Interrupting people -- not listening to them but instead, when they are half way through their thoughts I jump in and give them my take on things, like as if my opinion/view is so clever and smart and more important than theirs.

Self-centeredness -- this is a struggle because I tend to be rather self-centered, a trait I don't like, yet at the same time as part of our recovery we try to focus on ourselves. So I guess what I really need to do with this one is strike a balance between an appropriate amount of self-centeredness and too much.

low self-esteem -- big issue for me and creeps into everything -- (as in, I am not even worth as much as a rock of coke...)(realized that the other day -- I AM WORTH MORE THAN DRUGS!!!!)(that would be a step forward.)

worrying too much about money. and letting that worry make me slightly selfish and even at times conniving so that someone else will pay for something so that I won't have to spend the money on it...like always letting my mom pay for lunch or just standing there at a check out with the abf so that he will be the one to pull out a debit card.

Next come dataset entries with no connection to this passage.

--- config.mk ---
export PLATFORM = sky130hd
export DESIGN_NAME = out_agree_mon
export DESIGN_NICKNAME = d
export VERILOG_FILES = /design/src/rtl/aom_pkg.sv /design/src/rtl/aom_cmd_cmp.sv /design/src/rtl/aom_rb_filter.sv /design/src/rtl/aom_out_stage.sv /design/src/rtl/out_agree_mon.sv
export SDC_FILE = /design/constraint.sdc
export NUM_CORES = 1
export LEC_CHECK = 0
export BUFFER_PORTS_ARGS = -buffer_cell sky130_fd_sc_hd__buf_2
export CORE_MARGIN = 5
export CORE_UTILIZATION = 27
export DETAILED_ROUTE_END_ITERATION = 12
export PLACE_DENSITY = 0.51
export SYNTH_ARGS = -nofsm -noshare
export SYNTH_HDL_FRONTEND = slang
export SYNTH_HIERARCHICAL = 1
export SYNTH_SLANG_ARGS = --single-unit
--- constraint.sdc ---
create_clock -name clk -period 5.4 [get_ports clk]
set_clock_uncertainty 0.15 [all_clocks]
set_input_delay 1.08 -clock clk [delete_from_list [all_inputs] [get_ports clk]]
set_output_delay 1.08 -clock clk [all_outputs]
set_load 0.01 [all_outputs]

yeah, control, control, control...

how about, getting into my PJs in the afternoon and not going out after that, hiding out at home and avoiding the world, watching tv as an escape...I really need to get out and live a little!

letting some of my favorite activities -- yoga, writing, and walking -- just disappear from my life..

Ach, the list goes on. I should print this out and hang it up and work on all of them!